Firik dede kendi acılı tevekkülüyle şöyle söyledi, “sırdır” dediği deyişlerden biriyle:
“Hiç yoktur namusu arı dünyanın.”
* *
Berfo ana dünya adaletine güvensizliğini, yargılanırken görmek istediği Kenan Evren’i beddualarıyla tanrısına havale ederek ortaya koydu. Bir de yük yükledi kalanlara, onun ardından yas pozlarıyla vicdan temizlemek isteyenlere: “Cemil’i bulmadan ölürsem beni gömmeyin.”
Berfo ana da artık sustu.
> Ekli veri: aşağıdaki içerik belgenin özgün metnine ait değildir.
Context: an optimization exercise on an open-source flow, tuned for small area, a short achievable clock period and few clock cycles per item. The choices shown serve that exercise and are no tape-out recipe.
At most, simulation tests tie the RTL to the original design; equivalence was not proved.

## pid_mc_core
module pid_mc_core #(
   parameter int                        W         = 16,
   parameter int                        FRAC      = 15,
   parameter int                        IACC_W    = 32,
   parameter int                        NCH       = 4,
   parameter logic signed [IACC_W-1:0]  I_ACC_MAX = 32'sh0FFFFFFF,
   parameter logic signed [IACC_W-1:0]  I_ACC_MIN = -32'sh10000000,
   parameter int                        DF_SHIFT  = 2,
   localparam int                       CH_W      = $clog2(NCH)
) (
   input  logic            clk,
   input  logic            rst_n,
   input  logic            in_valid,
   output logic            in_ready,
   input  logic [CH_W-1:0] in_ch,
   input  logic [W-1:0]    v_in,
   input  logic [W-1:0]    v_ref,
   input  logic            cfg_we,
   input  logic [CH_W-1:0] cfg_ch,
   input  logic [1:0]      cfg_sel,
   input  logic [W-1:0]    cfg_data,
   input  logic            ch_clr,
   input  logic [CH_W-1:0] ch_clr_id,
   output logic            out_valid,
   output logic [CH_W-1:0] out_ch,
   output logic [W-1:0]    u_out,
   output logic            u_sat
);
Size: roughly 82 I/O pins.
export LEC_CHECK = 0
export ABC_AREA = 1
export CAP_MARGIN = 20
export CORE_MARGIN = 2
export CORE_UTILIZATION = 40
export SETUP_SLACK_MARGIN = 5
export SLEW_MARGIN = 20
create_clock -name core_clock -period 10.0 [get_ports {clk}]
standard.sh (not shown) runs the stock make flow with config.mk's settings and CLKGATE_MAP_FILE= SYNTH_SCRIPT=/design/flow/synth_recipe.tcl, a recipe that flattens the netlist after the stock synthesis.
==> flow/flow/run.sh <==
#!/bin/bash
# Standard layout, with timing repair aimed below the clock period: repair_timing
# works towards a setup slack of MARGIN ns at the design's period.
set -euo pipefail
MARGIN=${MARGIN:-6.5}
bash standard.sh synth > synth.log 2>&1
bash standard.sh SETUP_SLACK_MARGIN=$MARGIN finish > layout.log 2>&1
The baseline passed the timing, DRC and antenna checks.
Testbench counts at the start, summed over its fixed seeds: cycles 4,935, items 4,800.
Çağrısı sustu mu? Davası? Bir dava, bir çağrıdır. Bir ses. Bir davet. Bir kayıp davasıydı onunki.
Kayıp oğlunu bulamadı ama davasını kaybeden o değildi. Devlete karşı hepimizin kaybettiğini gösterdi. Devletin hep güçlü, bizim hep güçsüz olduğumuzu. Kimsenin kaybolmayacağı hukukun peşine düşmeyerek. O hukukun peşine düşenleri yalnız bırakarak.
O Hak’kına yürüdü. Bizi haksızlığımızla baş başa bırakarak.
* *
Berfo Ana ve Firik dedenin öykülerinde, bugün aradığımız barışın şifreleri var. Barışın neden gelmediğinin şifreleri. Mevcut kanun uygulayıcılarımız, bu öykülerin kanlı yazarlarını, 12 Eylül’ün faillerini “insanlığa karşı suç”tan yargılamaktan kaçındılar. İnsana, insanlığa, topluma karşı kolayca suç işlenebilen bir yerde olmadığımıza iki türlü inanabiliriz. Her şeyi unutup, içinde hak olmayan adalete razı olarak. İnsanlığa karşı suçların faillerini mahkum edip, sistemi deşifre edip, suçun kendisini lanetleyip, aşarak. Faili koruyan hukuktan mağduru koruyan hukuka giden yolu aşarak.